聖路加国際病院理事長・名誉院長で2005年文化勲章を始めとする各功労賞を受賞された日野原重明先生も、とっても偉大な先生ですね。
役職も調べた限りでは38個もあり、2~3年先のスケジュールも決定している程の過密な日々をお過ごしになっておられると知りました。今年99歳になられる方だとは、とてもとても思えません!
96歳まで睡眠時間は4時間半、週に1度は徹夜の日々だったとか…やはり偉人は影で人一倍の努力をしておられるのですね。
日野先生の『生きかた上手』が出版された頃に、先生もクリスチャンで、お父様は牧師様だと知り、とっても感激しました!私も保守的な生き方をしたいのですが「あるがまま行く」の精神で歩いていきたいと思います。
走ったら、躓きそうな石コロも視野に入らず転んでしまいそうですから…スキップ位にします。
日野先生の事も既知の方は多いかと思いましたが、少しだけ書かせて下さい。
先生の発言で共感できた記事を引用します。
『アメリカの大学教授選考では、最近は年齢不問です。つまり、業績、仕事をやる人は、年齢に関係なく教授を続けられるようになった。
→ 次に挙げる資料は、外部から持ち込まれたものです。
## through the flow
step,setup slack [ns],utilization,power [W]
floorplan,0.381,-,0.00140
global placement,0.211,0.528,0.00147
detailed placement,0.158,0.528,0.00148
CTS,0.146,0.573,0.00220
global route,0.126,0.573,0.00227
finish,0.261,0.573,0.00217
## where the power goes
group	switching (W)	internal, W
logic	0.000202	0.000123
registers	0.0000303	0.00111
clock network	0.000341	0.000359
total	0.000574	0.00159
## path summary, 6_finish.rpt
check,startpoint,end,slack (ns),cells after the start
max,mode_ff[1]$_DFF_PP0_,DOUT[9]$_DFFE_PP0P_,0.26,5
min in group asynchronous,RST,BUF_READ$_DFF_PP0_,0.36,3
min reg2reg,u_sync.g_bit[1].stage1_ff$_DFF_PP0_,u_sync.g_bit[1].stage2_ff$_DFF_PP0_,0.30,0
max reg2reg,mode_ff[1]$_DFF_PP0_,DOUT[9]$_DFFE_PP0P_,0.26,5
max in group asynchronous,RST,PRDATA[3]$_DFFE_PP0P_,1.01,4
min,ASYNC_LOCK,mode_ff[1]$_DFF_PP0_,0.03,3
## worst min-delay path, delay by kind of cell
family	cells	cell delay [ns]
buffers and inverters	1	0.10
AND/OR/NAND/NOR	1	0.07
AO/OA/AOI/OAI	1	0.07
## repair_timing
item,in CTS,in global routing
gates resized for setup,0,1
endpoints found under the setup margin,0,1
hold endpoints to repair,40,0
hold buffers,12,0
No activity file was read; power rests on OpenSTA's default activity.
$ cat src/include/sros_pkg.sv
`default_nettype none

package sros_pkg;

   // ------------------------------------------------------------
   // Commands presented on the command port
   // ------------------------------------------------------------
   typedef enum logic [3:0] {
      CMD_OPC    = 4'h0,
      CMD_OPC_Q  = 4'h1,
      CMD_WAI    = 4'h2,
      CMD_RST    = 4'h3,
      CMD_CLS    = 4'h4,
      CMD_MSK_WR = 4'h5,
      CMD_MSK_RD = 4'h6,
      CMD_SBY_RD = 4'h7,
      CMD_ESE_WR = 4'h8,
      CMD_ESE_RD = 4'h9,
      CMD_ESR_RD = 4'ha,
      CMD_TST    = 4'hb,
      CMD_LMC    = 4'hc
   } sros_cmd_e;

   // ------------------------------------------------------------
   // Status byte and event register layout
   // ------------------------------------------------------------
   localparam int unsigned SBY_QSB = 3;
   localparam int unsigned SBY_MAV = 4;
   localparam int unsigned SBY_ESB = 5;
   localparam int unsigned SBY_MSS = 6;
   localparam int unsigned SBY_OSB = 7;
   localparam int unsigned ESR_OPC = 0;

   localparam logic [7:0] MSK_WMASK = 8'hb8;
   localparam logic [7:0] MSS_EXCL  = 8'hbf;
   localparam logic [7:0] MSK_RST   = 8'h00;
   localparam logic [7:0] ESE_RST   = 8'h00;
   localparam logic [7:0] ESR_RST   = 8'h00;

   // ------------------------------------------------------------
   // Response codes
   // ------------------------------------------------------------
   localparam logic [7:0]  ASCII_ONE    = 8'h31;
   localparam logic [7:0]  ASCII_QUOTE  = 8'h22;
   localparam logic [7:0]  TST_NOFINISH = 8'hff;
   localparam logic [7:0]  TST_FAILDEF  = 8'h01;
   localparam logic [15:0] ERR_SELFTEST = 16'hfeb6;

   // ------------------------------------------------------------
   // Timing
   // ------------------------------------------------------------
   localparam int unsigned CLK_PERIOD_NS  = 10;
   localparam int unsigned ST_TIMEOUT_MS  = 100;
   localparam int unsigned ST_TIMEOUT_CYC = (ST_TIMEOUT_MS * 1000000) / CLK_PERIOD_NS;
   localparam int unsigned ST_CNT_W       = 24;

endpackage

`default_nettype wire

$ cat src/verilog/sros_meas_edge.sv
`default_nettype none

module sros_meas_edge (
   input  wire logic clk,
   input  wire logic reset,
   input  wire logic measActive,
   output logic      idleEvent
);

   logic syncA;
   logic syncB;
   logic prevB;
   logic next_syncA;
   logic next_syncB;
   logic next_prevB;

   // ------------------------------------------------------------
   // Synchroniser and falling edge
   // ------------------------------------------------------------
   always_comb begin
      next_syncA = measActive;
      next_syncB = syncA;
      next_prevB = syncB;
   end

   always_ff @(posedge clk) begin
      if (reset) begin
         syncA <= 1'b0;
         syncB <= 1'b0;
         prevB <= 1'b0;
      end else begin
         syncA <= next_syncA;
         syncB <= next_syncB;
         prevB <= next_prevB;
      end
   end

   assign idleEvent = prevB & ~syncB;

endmodule // sros_meas_edge

`default_nettype wire

$ cat src/verilog/sros_status_core.sv
`default_nettype none

module sros_status_core #(
   parameter int unsigned TEST_TIMEOUT_CYC = sros_pkg::ST_TIMEOUT_CYC
) (
   input  wire logic                clk,
   input  wire logic                reset,
   input  wire logic                cmdValid,
   input  wire sros_pkg::sros_cmd_e cmdCode,
   input  wire logic [7:0]          cmdData,
   output logic                     cmdReady,
   output logic                     respValid,
   output logic [7:0]               respData,
   input  wire logic                devClear,
   input  wire logic                measActive,
   input  wire logic [7:0]          esrEvents,
   input  wire logic                queueSummary,
   input  wire logic                msgAvailable,
   input  wire logic                operSummary,
   input  wire logic                spollReq,
   output logic [7:0]               spollByte,
   output logic                     srqOut,
   output logic                     rqsFlag,
   output logic                     macroEnable,
   output logic                     settingsReset,
   output logic                     macroListReq,
   input  wire logic                macroDefined,
   output logic                     selfTestStart,
   input  wire logic                selfTestDone,
   input  wire logic                selfTestPass,
   input  wire logic [7:0]          selfTestCode,
   output logic                     errorEvent,
   output logic [15:0]              errorCode
);

   localparam int unsigned CW = sros_pkg::ST_CNT_W;
   localparam logic [CW-1:0] TO_LAST = CW'(TEST_TIMEOUT_CYC - 1);

   typedef enum logic [2:0] {
      S_IDLE = 3'h0,
      S_WAIT = 3'h1,
      S_OPCQ = 3'h2,
      S_TEST = 3'h3,
      S_LMC2 = 3'h4
   } sros_state_e;

   sros_state_e   state;
   sros_state_e   next_state;
   logic [7:0]    reqMask;
   logic [7:0]    next_reqMask;
   logic [7:0]    ese;
   logic [7:0]    next_ese;
   logic [7:0]    esr;
   logic [7:0]    next_esr;
   logic          opcArmed;
   logic          next_opcArmed;
   logic          rqs;
   logic          next_rqs;
   logic          prevMss;
   logic [CW-1:0] testCnt;
   logic [CW-1:0] next_testCnt;
   logic          next_respValid;
   logic [7:0]    next_respData;
   logic [7:0]    next_spollByte;
   logic          next_macroEnable;
   logic          next_settingsReset;
   logic          next_macroListReq;
   logic          next_selfTestStart;
   logic          next_errorEvent;
   logic          idleEvent;
   logic          accept;
   logic          mss;
   logic [7:0]    statByte;
   logic [7:0]    esrSet;
   logic [7:0]    esrClr;

   sros_meas_edge u_edge (
      .clk        (clk),
      .reset      (reset),
      .measActive (measActive),
      .idleEvent  (idleEvent)
   );

   // ------------------------------------------------------------
   // Status byte and summary
   // ------------------------------------------------------------
   always_comb begin
      statByte = 8'h00;
      statByte[sros_pkg::SBY_QSB] = queueSummary;
      statByte[sros_pkg::SBY_MAV] = msgAvailable;
      statByte[sros_pkg::SBY_ESB] = |(esr & ese);
      statByte[sros_pkg::SBY_OSB] = operSummary;
   end

   assign mss      = |(statByte & reqMask & sros_pkg::MSS_EXCL);
   assign srqOut   = mss;
   assign rqsFlag  = rqs;
   assign cmdReady = (state == S_IDLE);
   assign accept   = cmdValid && cmdReady;
   assign errorCode = sros_pkg::ERR_SELFTEST;

   // ------------------------------------------------------------
   // Next-state logic
   // ------------------------------------------------------------
   always_comb begin
      next_state         = state;
      next_reqMask       = reqMask;
      next_ese           = ese;
      next_testCnt       = testCnt;
      next_respValid     = 1'b0;
      next_respData      = respData;
      next_macroEnable   = macroEnable;
      next_settingsReset = 1'b0;
      next_macroListReq  = 1'b0;
      next_selfTestStart = 1'b0;
      next_errorEvent    = 1'b0;
      next_spollByte     = spollByte;
      esrSet             = esrEvents;
      esrClr             = 8'h00;
      next_opcArmed      = opcArmed;

      // Event set beats a same-cycle clear so nothing is lost
      esrSet[sros_pkg::ESR_OPC] = esrEvents[sros_pkg::ESR_OPC] | (opcArmed & idleEvent);
      if (idleEvent || devClear) begin
         next_opcArmed = 1'b0;
      end

      // Request flag rises with the summary and drops once polled
      next_rqs = (rqs & ~spollReq) | (mss & ~prevMss);
      if (spollReq) begin
         next_spollByte = statByte | {1'b0, rqs, 6'h00};
      end

      unique case (state)
         S_IDLE: begin
            if (accept) begin
               unique case (cmdCode)
                  sros_pkg::CMD_OPC: begin
                     next_opcArmed = 1'b1;
                  end
                  sros_pkg::CMD_OPC_Q: begin
                     next_state = S_OPCQ;
                  end
                  sros_pkg::CMD_WAI: begin
                     next_state = S_WAIT;
                  end
                  sros_pkg::CMD_RST: begin
                     // Masks, event register and queue are left alone
                     next_opcArmed      = 1'b0;
                     next_macroEnable   = 1'b0;
                     next_settingsReset = 1'b1;
                  end
                  sros_pkg::CMD_CLS: begin
                     next_opcArmed = 1'b0;
                     esrClr        = 8'hff;
                  end
                  sros_pkg::CMD_MSK_WR: begin
                     next_reqMask = cmdData & sros_pkg::MSK_WMASK;
                  end
                  sros_pkg::CMD_MSK_RD: begin
                     next_respValid = 1'b1;
                     next_respData  = reqMask;
                  end
                  sros_pkg::CMD_SBY_RD: begin
                     // Pure read: no side effect on status or request state
                     next_respValid = 1'b1;
                     next_respData  = statByte | {1'b0, mss, 6'h00};
                  end
                  sros_pkg::CMD_ESE_WR: begin
                     next_ese = cmdData;
                  end
                  sros_pkg::CMD_ESE_RD: begin
                     next_respValid = 1'b1;
                     next_respData  = ese;
                  end
                  sros_pkg::CMD_ESR_RD: begin
                     next_respValid = 1'b1;
                     next_respData  = esr;
                     esrClr         = 8'hff;
                  end
                  sros_pkg::CMD_TST: begin
                     next_selfTestStart = 1'b1;
                     next_testCnt       = '0;
                     next_state         = S_TEST;
                  end
                  sros_pkg::CMD_LMC: begin
                     if (macroDefined) begin
                        next_macroListReq = 1'b1;
                     end else begin
                        next_respValid = 1'b1;
                        next_respData  = sros_pkg::ASCII_QUOTE;
                        next_state     = S_LMC2;
                     end
                  end
                  default: begin
                  end
               endcase
            end
         end
         S_WAIT: begin
            if (idleEvent || devClear) begin
               next_state = S_IDLE;
            end
         end
         S_OPCQ: begin
            if (devClear) begin
               next_state = S_IDLE;
            end else if (idleEvent) begin
               next_respValid = 1'b1;
               next_respData  = sros_pkg::ASCII_ONE;
               next_state     = S_IDLE;
            end
         end
         S_TEST: begin
            next_testCnt = testCnt + 1'b1;
            if (selfTestDone) begin
               next_respValid  = 1'b1;
               next_errorEvent = ~selfTestPass;
               next_state      = S_IDLE;
               if (selfTestPass) begin
                  next_respData = 8'h00;
               end else if (selfTestCode == 8'h00) begin
                  next_respData = sros_pkg::TST_FAILDEF;
               end else begin
                  next_respData = selfTestCode;
               end
            end else if (testCnt == TO_LAST) begin
               // A hung test still answers, flagged as not finished
               next_respValid  = 1'b1;
               next_respData   = sros_pkg::TST_NOFINISH;
               next_errorEvent = 1'b1;
               next_state      = S_IDLE;
            end
         end
         S_LMC2: begin
            next_respValid = 1'b1;
            next_respData  = sros_pkg::ASCII_QUOTE;
            next_state     = S_IDLE;
         end
         default: begin
            next_state = S_IDLE;
         end
      endcase

      next_esr = (esr & ~esrClr) | esrSet;
   end

   // ------------------------------------------------------------
   // Registers
   // ------------------------------------------------------------
   always_ff @(posedge clk) begin
      if (reset) begin
         state         <= S_IDLE;
         reqMask       <= sros_pkg::MSK_RST;
         ese           <= sros_pkg::ESE_RST;
         esr           <= sros_pkg::ESR_RST;
         opcArmed      <= 1'b0;
         rqs           <= 1'b0;
         prevMss       <= 1'b0;
         testCnt       <= '0;
         respValid     <= 1'b0;
         respData      <= 8'h00;
         spollByte     <= 8'h00;
         macroEnable   <= 1'b1;
         settingsReset <= 1'b0;
         macroListReq  <= 1'b0;
         selfTestStart <= 1'b0;
         errorEvent    <= 1'b0;
      end else begin
         state         <= next_state;
         reqMask       <= next_reqMask;
         ese           <= next_ese;
         esr           <= next_esr;
         opcArmed      <= next_opcArmed;
         rqs           <= next_rqs;
         prevMss       <= mss;
         testCnt       <= next_testCnt;
         respValid     <= next_respValid;
         respData      <= next_respData;
         spollByte     <= next_spollByte;
         macroEnable   <= next_macroEnable;
         settingsReset <= next_settingsReset;
         macroListReq  <= next_macroListReq;
         selfTestStart <= next_selfTestStart;
         errorEvent    <= next_errorEvent;
      end
   end
endmodule // sros_status_core

`default_nettype wire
それに引き換え日本では、大学に定年制が引かれ、アメリカとは逆ですよ。』年功序列が未だに残っている風潮を打破する革新的な御発言だと思います。
そして発言するだけではなく、医療行為を医師のみに行わせると主張する日本医師会の立場に対し、新米の医師よりも治療に精通した看護士もいるとして、医療行為を広く医療従事者に行わせることを認めるスタンスを取られました。
今は胃瘻もケアワーカーが管理するように検討されているのですから、私達も日々医療知識も勉強をして、付いていく責務があります。

結核を患い闘病生活を送った経験がある日野先生の趣味の一つはピアノだそうで、私も幼稚園~高校1年生までピアノを習っていましたのでピアノは大好きです。(ピアノの前に座っている時だけは大人しかったように記憶しております。)
日本初のハイジャック事件に巻き込まれた経験もお持ちだと知り、やはり神様は御守り下さり存在するのだと認識する事が出来ました。

私も6mも吹っ飛ばされるような交通事故(2回の事故に巻き込まれました)の被害者になり、幾多の困難を乗り越えてきました。
確かに、神様はいらっしゃいますね。
どんなお顔をされているんだろう…?と想像したでけで温かい気持ちになります。
感謝の日々を過ごしております。

東京大空襲以降の日野先生の御苦労や御尽力、勇気に大変尊敬の念を抱きました。
その一つが、1995年の地下鉄サリン事件です。事件直後、当日の全ての外来受診を休診し被害者を無制限に受け入れられました。
信念を貫く強い意思や勇気は、時折、萎えてしまいそうになりますが、世界に日野先生という方や長谷川先生、そして、無名な凡人でも「私」という存在が一人しかいない素晴らしさを忘れてはならないと実感致しました。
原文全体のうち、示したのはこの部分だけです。